Question

A city lot has the shape of a right triangle whose hypotenuse is 2 ft longer than one of the other sides. the perimeter of the lot is 364 ft. how long is each side of the lot?

Answer 1

Suppose that, in the triangle ABC, the hypothenuse is AC. Let's call its length [tex ] \overline{AC} = x [/tex].

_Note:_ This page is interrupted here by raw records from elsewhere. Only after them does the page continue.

### src/rtl/nlm_pkg.sv
package nlm_pkg;

  localparam int NIB_W      = 4;
  localparam int FRAME_BITS = 4 * NIB_W;
  localparam int IDX_W      = $clog2(FRAME_BITS);
  localparam int HALF_BITS  = FRAME_BITS / 2;

  // Control headers, first bit sent is the MSB
  localparam logic [NIB_W-1:0] HDR_READ    = 4'b1110;
  localparam logic [NIB_W-1:0] HDR_WR_ADDR = 4'b1010;
  localparam logic [NIB_W-1:0] HDR_WR_DATA = 4'b1001;

  typedef struct packed {
    logic             wr;
    logic [NIB_W-1:0] addr;
    logic [NIB_W-1:0] wdata;
  } acc_t;

endpackage

### src/rtl/nlm_bit_timer.sv
module nlm_bit_timer #(
  parameter int HALF_CLKS = 4
) (
  input  logic clk,
  input  logic rst,
  input  logic run,
  output logic rise_now,
  output logic bit_end
);
  localparam int PERIOD = 2 * HALF_CLKS;
  localparam int CW     = (PERIOD > 2) ? $clog2(PERIOD) : 1;

  logic [CW-1:0] phase;

  always_ff @(posedge clk) begin
    if (rst || !run) begin
      phase <= '0;
    end else if (phase == CW'(PERIOD - 1)) begin
      phase <= '0;
    end else begin
      phase <= phase + 1'b1;
    end
  end

  // rise_now: last low clock of a bit; bit_end: last high clock of a bit
  assign rise_now = run && (phase == CW'(HALF_CLKS - 1));
  assign bit_end  = run && (phase == CW'(PERIOD - 1));

endmodule

### src/rtl/nlm_frame_map.sv
module nlm_frame_map
  import nlm_pkg::*;
(
  input  acc_t             acc,
  input  logic [IDX_W-1:0] idx,
  output logic             bit_o,
  output logic             oe_o
);
  logic [FRAME_BITS-1:0] rd_vec;
  logic [FRAME_BITS-1:0] rd_oe;
  logic [FRAME_BITS-1:0] wr_vec;
  logic [IDX_W-1:0]      pos;

  always_comb begin
    rd_vec = {HDR_READ, acc.addr, {HALF_BITS{1'b0}}};
    rd_oe  = {{HALF_BITS{1'b1}}, {HALF_BITS{1'b0}}};
    wr_vec = {HDR_WR_ADDR, acc.addr, HDR_WR_DATA, acc.wdata};
    pos    = IDX_W'(FRAME_BITS - 1) - idx;
    bit_o  = acc.wr ? wr_vec[pos] : rd_vec[pos];
    oe_o   = acc.wr ? 1'b1 : rd_oe[pos];
  end

endmodule

### src/rtl/nlm_rx_shift.sv
module nlm_rx_shift #(
  parameter int W = 4
) (
  input  logic         clk,
  input  logic         rst,
  input  logic         shift_en,
  input  logic         din,
  output logic [W-1:0] q
);
  // Every received bit passes through; only the last W remain.
  always_ff @(posedge clk) begin
    if (rst) begin
      q <= '0;
    end else if (shift_en) begin
      q <= {q[W-2:0], din};
    end
  end

endmodule

### src/rtl/nlm_master.sv
module nlm_master
  import nlm_pkg::*;
#(
  parameter int HALF_CLKS = 4
) (
  input  logic             clk,
  input  logic             rst,
  input  logic             ce_in,
  input  logic             req_valid,
  output logic             req_ready,
  input  logic             req_write,
  input  logic [NIB_W-1:0] req_addr,
  input  logic [NIB_W-1:0] req_wdata,
  output logic [NIB_W-1:0] rd_data,
  output logic             done,
  output logic             err,
  output logic             link_ce,
  output logic             link_sclk,
  output logic             link_dout,
  output logic             link_oe,
  input  logic             link_din
);
  localparam logic [IDX_W-1:0] LAST_IDX = IDX_W'(FRAME_BITS - 1);

  logic             busy;
  logic [IDX_W-1:0] idx;
  acc_t             acc_q;
  acc_t             map_acc;
  logic [IDX_W-1:0] map_idx;
  logic             map_bit;
  logic             map_oe;
  logic             rise_now;
  logic             bit_end;
  logic [NIB_W-1:0] rx_q;
  logic             take;

  assign take = req_valid && req_ready;

  nlm_bit_timer #(.HALF_CLKS(HALF_CLKS)) u_timer (
    .clk      (clk),
    .rst      (rst),
    .run      (busy),
    .rise_now (rise_now),
    .bit_end  (bit_end)
  );

  // Idle: look at bit 0 of the incoming request; busy: next bit of the latched one
  always_comb begin
    map_acc = busy ? acc_q : acc_t'{wr: req_write, addr: req_addr, wdata: req_wdata};
    map_idx = busy ? idx + 1'b1 : '0;
  end

  nlm_frame_map u_map (
    .acc   (map_acc),
    .idx   (map_idx),
    .bit_o (map_bit),
    .oe_o  (map_oe)
  );

  nlm_rx_shift #(.W(NIB_W)) u_rx (
    .clk      (clk),
    .rst      (rst),
    .shift_en (busy && bit_end && !link_oe),
    .din      (link_din),
    .q        (rx_q)
  );

  always_ff @(posedge clk) begin
    link_ce <= ce_in;
  end

  always_ff @(posedge clk) begin
    if (rst) begin
      busy      <= 1'b0;
      idx       <= '0;
      acc_q     <= '0;
      req_ready <= 1'b1;
      link_sclk <= 1'b0;
      link_dout <= 1'b0;
      link_oe   <= 1'b0;
      done      <= 1'b0;
      err       <= 1'b0;
      rd_data   <= '0;
    end else begin
      done <= 1'b0;
      err  <= 1'b0;
      if (!busy) begin
        if (take) begin
          if (!ce_in) begin
            err <= 1'b1;
          end else begin
            busy      <= 1'b1;
            req_ready <= 1'b0;
            idx       <= '0;
            acc_q     <= map_acc;
            link_sclk <= 1'b0;
            link_dout <= map_bit;
            link_oe   <= map_oe;
          end
        end
      end else begin
        if (rise_now) begin
          link_sclk <= 1'b1;
        end
        if (bit_end) begin
          link_sclk <= 1'b0;
          if (idx == LAST_IDX) begin
            busy      <= 1'b0;
            req_ready <= 1'b1;
            done      <= 1'b1;
            link_oe   <= 1'b0;
            link_dout <= 1'b0;
            if (!acc_q.wr) begin
              rd_data <= {rx_q[NIB_W-2:0], link_din};
            end
          end else begin
            idx       <= idx + 1'b1;
            link_dout <= map_bit;
            link_oe   <= map_oe;
          end
        end
      end
    end
  end

endmodule

### config.mk
export PLATFORM = sky130hd
export DESIGN_NAME = nlm_master
export DESIGN_NICKNAME = d
export VERILOG_FILES = /design/src/rtl/nlm_pkg.sv /design/src/rtl/nlm_bit_timer.sv /design/src/rtl/nlm_frame_map.sv /design/src/rtl/nlm_rx_shift.sv /design/src/rtl/nlm_master.sv
export SDC_FILE = /design/constraint.sdc
export NUM_CORES = 1
export LEC_CHECK = 0
export ABC_CLOCK_PERIOD_IN_PS = 1950
export BUFFER_PORTS_ARGS = -buffer_cell sky130_fd_sc_hd__buf_2
export CAP_MARGIN = 20
export CORE_AREA = 2 2 61 63
export CTS_BUF_LIST = sky130_fd_sc_hd__clkbuf_4
export DETAILED_ROUTE_END_ITERATION = 8
export DIE_AREA = 0 0 63 65
export PLACE_DENSITY_LB_ADDON = 0.25
export SETUP_SLACK_MARGIN = 0.5
export SYNTH_ARGS = -nofsm -noshare
export SYNTH_HDL_FRONTEND = slang
export SYNTH_HIERARCHICAL = 1
export SYNTH_SLANG_ARGS = --single-unit
export TNS_END_PERCENT = 10
### constraint.sdc
create_clock -name clk -period 1.95 [get_ports clk]
set_input_delay 0.195 -clock clk [delete_from_list [all_inputs] [get_ports clk]]
set_output_delay 0.195 -clock clk [all_outputs]
set_load 0.02 [all_outputs]
==> impl_metrics.py <==
metrics = {
    "outcome": {
        "status": "complete, but fails checks",
        "violations": "negative setup slack",
    },
    "sta": {
        "setup_ws_ns": -0.0469,
        "period_needed_ns": 2.00,
        "finClkSkew_ns": 0.00573,
        "max_slew_margin": 0.627,
        "finalHoldViolCount": 0,
        "max_freq_mhz": 501,
        "setup_viol": 1,
        "tns_ns": -0.0469,
        "tightest_slew_ns": 0.560,
        "finalMaxSlewViolations": 0,
        "period_share": 1.02,
        "rsz0062_at_grt": "yes",
    },
    "final_layout": {
        "finalNetCount": 224,
        "antenna_cells": 0,
        "syn_to_final_growth_pct": 30.3,
        "fin_cells": 252,
        "layout-drive-gt1-share": 0.446,
    },
    "cts": {
        "insertion_delay_ns": 0.34,
        "path_clk_slew_ns": 0.09,
        "cts-buffers-inserted": 5,
        "clock_sinks": 31,
        "cts_buffer_depth": 2,
        "cts_tree": "done",
        "ctsRootBufferMaster": "clkbuf_4",
        "htree_levels": 2,
    },
    "global_routing": {
        "grt_max_degree": 33,
        "grt_pass1_wl_um": 5880,
        "grt_util_all_layers": 0.187,
        "overflow": 0,
        "grt_pass1_vias": 1265,
        "antenna_found_initial": 0,
    },
    "hold_path": {
        "hold_class": "in2reg",
    },
    "logic_synthesis": {
        "syn-num-nets": 188,
        "syn-cell-area_um2": 1570,
        "synth_warnings": 6,
        "synthCells": 167,
        "avgSynthCellArea_um2": 9.40,
    },
    "placed_design": {
        "io_buffers": 24,
        "hpwl_um": 2350,
        "place_inst": 232,
        "dp_slack_ns": -0.0342,
        "place.gp.congestion": 0.833,
    },
    "floorplan": {
        "io_pins": 25,
        "start_util": 0.449,
        "die_w_um": 63,
        "rows": 22,
        "die_area_um2": 4100,
        "die_height_um": 65,
        "core_um2": 3500,
    },
    "pwr": {
        "p_int_w": 0.000898,
        "p_leak_nw": 0.804,
        "seqPwrFrac": 0.551,
        "ir_worst_vdd_v": 0.000260,
        "power.density_nw_per_um2": 592,
        "clockPowerShare": 0.319,
        "netSwitchingPower_w": 0.000313,
        "p_comb_frac": 0.130,
        "swShare": 0.258,
    },
    "worst_setup_path": {
        "critPathSlowestCell": "or4b_4",
        "crit_path_start_kind": "flop",
        "required_ns": 2.16,
        "critPathKind": "reg2reg",
        "worstPathMaxFanout": 5,
        "worstPathArrival_ns": 2.21,
        "path_cells": "ha_4 -> and2_4 -> inv_2 -> ha_2 -> or4b_4 -> a31oi_2 -> a221oi_1 -> inv_1 -> o32ai_1",
        "end_kind": "flop",
        "cpPeakStageDelay_ns": 0.49,
    },
    "route": {
        "wire_per_inst_um": 14.0,
        "drc": 0,
        "detail-route-antenna-nets": 0,
        "viasPerCell": 5.29,
        "dr_total_vias": 1333,
        "wl_um": 3540,
        "dr.pass1.iters": 4,
        "drt_iter0_drc": 27,
    },
    "job": {
        "drv_cap": 0,
    },
}
-- final timing paths --
kind                    start                to  slack, ns  cells past startpoint
min reg2reg  u_timer/phase[0]  u_timer/phase[0]       0.45                      1
max reg2reg            idx[1]         link_dout      -0.05                      9
max                    idx[1]         link_dout      -0.05                      9
min              req_wdata[2]          acc_q[2]       0.09                      3
-- sequential cells by signal, indices dropped and copies added (netlist names) --
register       flops
link_ce            1
req_ready          1
busy               1
done               1
link_sclk          1
link_oe            1
rd_data            4
link_dout          1
u_timer/phase      3
err                1
u_rx/q             3
acc_q              9
idx                4
-- final cells by class --
type                            instances  area, µm²
Fill cell                             323       1450
Multi-Input combinational cell        117        997
Sequential cell                        31        632
Timing Repair Buffer                   42        277
Tap cell                               48       60.1
Clock buffer                            7       52.6
Inverter                                6       22.5
Clock inverter                          1       5.00
-- power by group through the flow --
stage	clock (W)	combinational, W	sequential [W]
global route	0.000434	0.000173	0.000671
floorplan	0	0.0000941	0.000684
global placement	0	0.000130	0.000683
detailed placement	0	0.000134	0.000685
finish	0.000387	0.000157	0.000667
CTS	0.000400	0.000139	0.000671
-- critical path, delay by kind of cell (launching register included) --
kind                       cells  cell delay, ns
and+or+nand+nor                2            0.66
adders and majority gates      2            0.43
DFF                            1            0.37
AOI/OAI and AO/OA              3            0.31
buffers and inverters          2            0.09
-- layout by cell type (no fill, tap or decap), types with 4 or more instances in the layout --
cell       n
clkbuf_4   7
nand2_1   22
buf_4     13
dfxtp_1   26
mux2_2     9
nand4b_1   5
inv_1      4
o31ai_4    4
and2_4     4
a21oi_1   17
mux2i_1    4
buf_2     24
-- what timing repair did --
| item | in CTS | in global routing |
|---|---|---|
| setup buffers | 2 | 8 |
| hold endpoints to repair | 1 | 0 |
| gates resized for setup | 22 | 14 |
| gates cloned | 1 | 0 |
| hold buffers | 1 | 0 |
| endpoints found under the setup margin | 25 | 24 |
| pin swaps | 6 | 19 |
-- stage by stage --
stage               hold slack, ns  cell area [µm²]  power (W)   util
floorplan                    0.223             1600   0.000778      -
global placement             0.346             1740   0.000813  0.497
detailed placement           0.352             1740   0.000819  0.497
CTS                         0.0880             1900    0.00121  0.544
global route                0.0844             2050    0.00128  0.585
finish                      0.0938             2050    0.00121  0.585
-- metal layers --
layer / routed length (µm) / track usage / up-vias
li1: - / - / 668
met1: 1470 / 0.204 / 634
met2: 1850 / 0.323 / 24
met3: 132 / 0.0642 / 7
met4: 82 / 0.0917 / 0
met5: 0 / 0 / -
Note: power is estimated with default switching activity, not from simulation.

The hypothenuse is 2 ft longer than one of the legs (say AB, for example). This means that $\overline{AB} = x-2$

Finally, we can find the other leg with the pythagorean theorem:

$\overline{BC} = \sqrt{\overline{AC}^2 - \overline{AB}^2} = \sqrt{x^2 - (x-2)^2} = \sqrt{x^2 - x^2 + 4x - 4} = \sqrt{4x-4} = \sqrt{4(x-1)} = 2\sqrt{x-1}$

So, the perimeter (i.e. the sum of the sides) is given by

$x + (x-2) + 2\sqrt{x-1} = 364 \iff 2x - 2 + 2\sqrt{x-1} = 364$

Isolate the square root to get

$2\sqrt{x-1} = 2 - 2x + 364 = 366 - 2x$

Divide all sides by 2:

$\sqrt{x-1} = 183 - x$

Square both sides:

$x-1 = x^2 - 366 x + 33489 \iff x^2 - 367x + 33490 = 0$

This equation has solutions $x = 170$ or $x=197$. These solutions lead to, in the first case,

$\overline{AC} = x = 170,\quad \overline{AB} = x-2 = 168,\quad \overline{BC} = 2\sqrt{x-1} = 2\sqrt{169} = 2\cdot 13 = 26$

In the second case, you have

$\overline{AC} = x = 197,\quad \overline{AB} = x-2 = 195,\quad \overline{BC} = 2\sqrt{x-1} = 2\sqrt{196} = 2\cdot 14 = 28$